Avi Loeb: So communicating with them might be an unlikely occurrence, but if you are adapting the approach of space archaeology, you don’t care about that because you’re looking for relics they left behind. Of course, they would indicate that civilizations, but you can try and figure out why they died and perhaps avoid a similar fate for ourselves. So it could be a lesson in history for us, it would keep us modest and better equipped for the future. The other thing that could happen is if you find technologies that are far more advanced than ours, we can import them to earth. If we see an unusual object, we can in principle land on it, read off the label, ‘‘Made on planet X,’’ so we will know its origin, but also perhaps, copy that technology to earth. And, it might be a way of short-cutting into our future because it would take us many years to develop the same technology, so there are lots of benefits that I can imagine for humanity from just finding technological relics in space.

Paul Rand: After the break, looking for more mystery objects, like ‘Oumuamua, to find answers. Avi Loeb is far from the only scientist asking, ‘‘Are we alone in the universe?’’ The field of astrobiology, for example, searches for signs of life beyond earth, based on signs of biological activity. In the next five years, we’ll have the technology to search for alien life in the atmospheres of exoplanets. Loeb however, is calling for something different.

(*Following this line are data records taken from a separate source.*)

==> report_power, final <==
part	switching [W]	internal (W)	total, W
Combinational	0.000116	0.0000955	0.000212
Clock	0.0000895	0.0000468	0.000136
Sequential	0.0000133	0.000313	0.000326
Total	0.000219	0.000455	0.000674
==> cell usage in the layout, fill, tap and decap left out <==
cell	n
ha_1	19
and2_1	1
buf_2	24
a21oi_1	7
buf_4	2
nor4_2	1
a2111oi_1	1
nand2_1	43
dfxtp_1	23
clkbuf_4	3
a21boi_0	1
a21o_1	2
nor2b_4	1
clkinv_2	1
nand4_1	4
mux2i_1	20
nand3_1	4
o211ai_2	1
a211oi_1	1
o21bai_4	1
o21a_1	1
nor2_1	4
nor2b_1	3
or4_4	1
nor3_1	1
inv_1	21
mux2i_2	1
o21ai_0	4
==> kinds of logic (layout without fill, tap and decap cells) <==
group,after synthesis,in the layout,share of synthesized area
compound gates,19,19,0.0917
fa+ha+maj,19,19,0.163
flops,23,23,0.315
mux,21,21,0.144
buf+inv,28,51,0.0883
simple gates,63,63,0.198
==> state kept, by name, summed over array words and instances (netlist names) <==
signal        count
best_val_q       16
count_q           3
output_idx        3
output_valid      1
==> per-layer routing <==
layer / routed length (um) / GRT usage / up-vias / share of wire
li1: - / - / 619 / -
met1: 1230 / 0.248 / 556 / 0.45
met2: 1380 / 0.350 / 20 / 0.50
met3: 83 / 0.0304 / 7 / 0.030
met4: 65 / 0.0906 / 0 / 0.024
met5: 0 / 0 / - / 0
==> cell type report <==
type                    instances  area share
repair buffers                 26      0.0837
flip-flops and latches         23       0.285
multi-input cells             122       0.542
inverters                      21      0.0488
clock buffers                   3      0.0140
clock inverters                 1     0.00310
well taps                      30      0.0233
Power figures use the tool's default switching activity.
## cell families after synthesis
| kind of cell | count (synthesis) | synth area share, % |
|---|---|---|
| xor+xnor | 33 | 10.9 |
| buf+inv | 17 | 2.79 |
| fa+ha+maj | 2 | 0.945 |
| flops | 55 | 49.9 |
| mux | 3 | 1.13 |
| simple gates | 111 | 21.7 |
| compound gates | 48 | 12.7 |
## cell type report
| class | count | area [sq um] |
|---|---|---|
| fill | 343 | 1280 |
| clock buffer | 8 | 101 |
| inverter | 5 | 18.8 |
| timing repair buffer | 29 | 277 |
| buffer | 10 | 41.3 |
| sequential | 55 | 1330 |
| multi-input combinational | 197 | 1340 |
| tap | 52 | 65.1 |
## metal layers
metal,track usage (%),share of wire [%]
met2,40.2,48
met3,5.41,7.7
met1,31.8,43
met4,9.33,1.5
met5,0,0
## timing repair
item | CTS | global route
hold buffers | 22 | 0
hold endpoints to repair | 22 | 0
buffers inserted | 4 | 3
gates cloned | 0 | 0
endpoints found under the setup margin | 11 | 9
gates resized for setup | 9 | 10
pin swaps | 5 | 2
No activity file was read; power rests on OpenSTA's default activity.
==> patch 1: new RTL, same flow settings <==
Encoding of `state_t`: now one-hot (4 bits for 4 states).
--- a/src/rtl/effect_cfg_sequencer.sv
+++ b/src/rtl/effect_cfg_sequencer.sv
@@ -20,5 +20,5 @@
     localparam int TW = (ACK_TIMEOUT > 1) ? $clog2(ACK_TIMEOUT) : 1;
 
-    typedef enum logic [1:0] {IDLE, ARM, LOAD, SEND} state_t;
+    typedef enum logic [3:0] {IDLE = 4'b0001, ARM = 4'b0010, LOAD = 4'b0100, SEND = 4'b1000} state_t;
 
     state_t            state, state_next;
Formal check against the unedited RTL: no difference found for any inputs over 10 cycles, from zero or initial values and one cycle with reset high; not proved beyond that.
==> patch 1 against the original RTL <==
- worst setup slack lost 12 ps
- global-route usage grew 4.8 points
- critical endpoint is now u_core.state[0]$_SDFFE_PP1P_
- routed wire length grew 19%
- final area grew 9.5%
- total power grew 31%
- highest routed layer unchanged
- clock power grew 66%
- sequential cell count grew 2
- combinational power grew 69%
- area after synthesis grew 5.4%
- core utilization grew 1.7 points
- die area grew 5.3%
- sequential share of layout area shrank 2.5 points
===== src/rtl/fft_spectrum_reader.sv =====
// Post-FFT spectrum sweeper: reads a bin range over the DMA bus, streams re^2+im^2 with index/last/exponent.
// Optional running-peak outputs are compiled in when FFT_SPECTRUM_PEAK_EN is defined.
module fft_spectrum_reader #(
   parameter  int FFT_LENGTH = 1024,
   parameter  int FFT_DW     = 16,
   parameter  int BIN_START  = 0,
   parameter  int NUM_BINS   = 512,
   parameter  int RAM_LAT    = 1,
   parameter  int FIFO_DEPTH = 4,
   localparam int FFT_N      = $clog2(FFT_LENGTH),
   localparam int MAG_W      = 2*FFT_DW+1
) (
   input  logic                     clk,
   input  logic                     reset,
   input  logic                     done_fft,
   input  logic [7:0]               bfpexp_i,
   output logic                     dmaact,
   output logic [FFT_N-1:0]         dmaa,
   input  logic signed [FFT_DW-1:0] dmadr_real,
   input  logic signed [FFT_DW-1:0] dmadr_imag,
   output logic                     mag_valid,
   input  logic                     mag_ready,
   output logic [MAG_W-1:0]         mag_data,
   output logic [FFT_N-1:0]         mag_index,
   output logic                     mag_last,
   output logic [7:0]               mag_bfpexp,
   output logic                     busy,
   output logic                     frame_done
`ifdef FFT_SPECTRUM_PEAK_EN
   ,
   output logic [MAG_W-1:0]         peak_mag,
   output logic [FFT_N-1:0]         peak_index,
   output logic                     peak_valid
`endif
);

   localparam int PTR_W = $clog2(FIFO_DEPTH);
   localparam int CNT_W = $clog2(FIFO_DEPTH+1);
   localparam int SQ_W  = 2*FFT_DW;
   localparam int EW    = MAG_W + FFT_N + 1;
   localparam logic [FFT_N-1:0] START_ADDR = FFT_N'(BIN_START);
   localparam logic [FFT_N-1:0] LAST_ADDR  = FFT_N'(BIN_START + NUM_BINS - 1);

   typedef enum logic [1:0] {S_IDLE, S_SWEEP, S_DRAIN, S_DONE} state_t;

   state_t           r_state, w_state_next;
   logic [FFT_N-1:0] r_addr;
   logic             r_armed;
   logic [7:0]       r_bfpexp;
   logic [CNT_W-1:0] r_inflight;
   logic [CNT_W-1:0] r_mem_cnt;
   logic [PTR_W-1:0] r_rd_ptr, r_wr_ptr;
   logic             r_out_valid;
   logic [EW-1:0]    r_out;
   logic [EW-1:0]    r_mem [FIFO_DEPTH];

   logic             r_lat_vld [RAM_LAT];
   logic [FFT_N-1:0] r_lat_idx [RAM_LAT];
   logic             r_sq_vld, r_sum_vld;
   logic [SQ_W-1:0]  r_sq_re, r_sq_im;
   logic [FFT_N-1:0] r_sq_idx, r_sum_idx;
   logic [MAG_W-1:0] r_sum;

   logic             w_pop, w_wr, w_issue, w_start, w_full;
   logic             w_load, w_from_mem, w_bypass, w_mem_wr;
   logic [CNT_W-1:0] w_total;
   logic [CNT_W:0]   w_credit;
   logic [EW-1:0]    w_wdata;
   logic signed [SQ_W-1:0] w_re_ext, w_im_ext;

   assign w_pop   = r_out_valid && mag_ready;
   assign w_wr    = r_sum_vld;
   assign w_total = r_mem_cnt + CNT_W'(r_out_valid);
   assign w_full  = (w_total == CNT_W'(FIFO_DEPTH));
   // A beat leaving this cycle frees its slot now; occupancy+in-flight never exceeds the depth.
   assign w_credit = (CNT_W+1)'(FIFO_DEPTH) - {1'b0, w_total} + {{CNT_W{1'b0}}, w_pop};
   assign w_issue  = (r_state == S_SWEEP) && (w_credit > {1'b0, r_inflight});
   assign w_start  = (r_state == S_IDLE) && done_fft && r_armed;

   always_ff @(posedge clk) begin
      if (!reset) r_state <= S_IDLE;
      else        r_state <= w_state_next;
   end

   always_comb begin
      w_state_next = r_state;
      case (r_state)
         S_IDLE:  if (w_start) w_state_next = S_SWEEP;
         S_SWEEP: if (w_issue && r_addr == LAST_ADDR) w_state_next = S_DRAIN;
         S_DRAIN: if (r_inflight == '0 && w_total == CNT_W'(w_pop)) w_state_next = S_DONE;
         S_DONE:  w_state_next = S_IDLE;
         default: w_state_next = S_IDLE;
      endcase
   end

   always_ff @(posedge clk) begin
      if (!reset) begin
         r_addr     <= '0;
         r_armed    <= 1'b1;
         r_bfpexp   <= '0;
         r_inflight <= '0;
      end else begin
         if (w_start) begin
            r_addr   <= START_ADDR;
            r_bfpexp <= bfpexp_i;
            r_armed  <= 1'b0;
         end else if (r_state == S_IDLE && !done_fft) begin
            r_armed  <= 1'b1;
         end
         if (w_issue) r_addr <= r_addr + 1'b1;
         r_inflight <= r_inflight + CNT_W'(w_issue) - CNT_W'(w_wr);
      end
   end

   generate
      for (genvar gi = 0; gi < RAM_LAT; gi++) begin : g_lat
         if (gi == 0) begin : g_first
            always_ff @(posedge clk) begin
               if (!reset) r_lat_vld[gi] <= 1'b0;
               else        r_lat_vld[gi] <= w_issue;
               r_lat_idx[gi] <= r_addr;
            end
         end else begin : g_rest
            always_ff @(posedge clk) begin
               if (!reset) r_lat_vld[gi] <= 1'b0;
               else        r_lat_vld[gi] <= r_lat_vld[gi-1];
               r_lat_idx[gi] <= r_lat_idx[gi-1];
            end
         end
      end
   endgenerate

   assign w_re_ext = {{FFT_DW{dmadr_real[FFT_DW-1]}}, dmadr_real};
   assign w_im_ext = {{FFT_DW{dmadr_imag[FFT_DW-1]}}, dmadr_imag};

   always_ff @(posedge clk) begin
      if (!reset) begin
         r_sq_vld  <= 1'b0;
         r_sum_vld <= 1'b0;
      end else begin
         r_sq_vld  <= r_lat_vld[RAM_LAT-1];
         r_sum_vld <= r_sq_vld;
      end
      r_sq_re   <= w_re_ext * w_re_ext;
      r_sq_im   <= w_im_ext * w_im_ext;
      r_sq_idx  <= r_lat_idx[RAM_LAT-1];
      // Squares are non-negative, so zero extension keeps the full exact sum.
      r_sum     <= MAG_W'(r_sq_re) + MAG_W'(r_sq_im);
      r_sum_idx <= r_sq_idx;
   end

   assign w_wdata    = {(r_sum_idx == LAST_ADDR), r_sum_idx, r_sum};
   assign w_load     = !r_out_valid || w_pop;
   assign w_from_mem = w_load && (r_mem_cnt != '0);
   assign w_bypass   = w_load && (r_mem_cnt == '0) && w_wr;
   assign w_mem_wr   = w_wr && !w_bypass;

   always_ff @(posedge clk) begin
      if (w_mem_wr) r_mem[r_wr_ptr] <= w_wdata;
   end

   always_ff @(posedge clk) begin
      if (!reset) begin
         r_rd_ptr    <= '0;
         r_wr_ptr    <= '0;
         r_mem_cnt   <= '0;
         r_out_valid <= 1'b0;
         r_out       <= '0;
      end else begin
         if (w_load) begin
            if (w_from_mem) begin
               r_out       <= r_mem[r_rd_ptr];
               r_out_valid <= 1'b1;
               r_rd_ptr    <= r_rd_ptr + 1'b1;
            end else if (w_bypass) begin
               r_out       <= w_wdata;
               r_out_valid <= 1'b1;
            end else begin
               r_out_valid <= 1'b0;
            end
         end
         if (w_mem_wr) r_wr_ptr <= r_wr_ptr + 1'b1;
         r_mem_cnt <= r_mem_cnt + CNT_W'(w_mem_wr) - CNT_W'(w_from_mem);
      end
   end

   a_no_overflow: assert property (@(posedge clk) disable iff (!reset) !(w_wr && w_full && !w_pop));

   assign dmaact     = w_issue;
   assign dmaa       = r_addr;
   assign mag_valid  = r_out_valid;
   assign mag_data   = r_out[MAG_W-1:0];
   assign mag_index  = r_out[MAG_W +: FFT_N];
   assign mag_last   = r_out[EW-1];
   assign mag_bfpexp = r_bfpexp;
   assign busy       = (r_state == S_SWEEP) || (r_state == S_DRAIN);
   assign frame_done = (r_state == S_DONE);

`ifdef FFT_SPECTRUM_PEAK_EN
   logic r_peak_any;

   // Bins arrive in ascending order, so a strict compare keeps the lower index on ties.
   always_ff @(posedge clk) begin
      if (!reset) begin
         peak_mag   <= '0;
         peak_index <= '0;
         r_peak_any <= 1'b0;
      end else if (w_start) begin
         peak_mag   <= '0;
         peak_index <= '0;
         r_peak_any <= 1'b0;
      end else if (w_wr && (!r_peak_any || r_sum > peak_mag)) begin
         peak_mag   <= r_sum;
         peak_index <= r_sum_idx;
         r_peak_any <= 1'b1;
      end
   end

   assign peak_valid = (r_state == S_DONE);
`endif

endmodule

Avi Loeb: We have to look for additional objects that look as weird as ‘Oumuamua is because by now, it’s a million times fainter. So we can’t really continue to look at it, but we can find more of the same. When I go to the kitchen and I see an ant, I know that there are many more ants out there, that’s why I get alarmed. And we observe the sky only for a few years and found ‘Oumuamua, there should be many more of the same. So in a few years, we’ll find more.

Paul Rand: Where’s your confidence that we’re going to get other elements or objects to be examining?

Avi Loeb: My confidence stems from the so-called Copernican Principle. That based on the work of Copernicus who unraveled the fact that we are not at the center of the universe. We’re not even at the center of the solar system, not to speak about the center of the galaxy, not to speak about the universe. So this is called the Copernican revolution and there is a principle following it that we should never assume that we are at the center of stage, physically or at a privileged time. So if we found ‘Oumuamua over a few years of monitoring the sky with Pan-STARRS and we assumed the Copernican principle that we weren’t living through a privileged time, it means that if we continue to look for a few more years, we’ll find another one. And if we use a telescope like the Vera Rubin Observatory, that will come online in less than three years, that will be much more sensitive than Pan-STARRS, then we might find an object like ‘Oumuamua every month.

Paul Rand: So as our technology advances, the likelihood of being able to see more objects if we’re open to them, starts increasing.

Avi Loeb: Oh, Yeah. If you assume that it’s a member of a population of objects on random trajectories, you can estimate how many of them are there and you find a quadrillion such objects within the solar system right now. So I would like us to take photographs of every interstellar object that looks as weird as ‘Oumuamua, that comes to view in the future. And it shouldn’t be too expensive to send those cameras that would take close up photos. And I really hope that space archaeology will become a major frontier. I don’t think anyone would deny the evidence presented by a close-up photo. I mean, you cannot argue that something is a rock when it’s not a rock, that’s the way for us to proceed rather than say, ‘‘It’s always rocks,’’ and not take the data.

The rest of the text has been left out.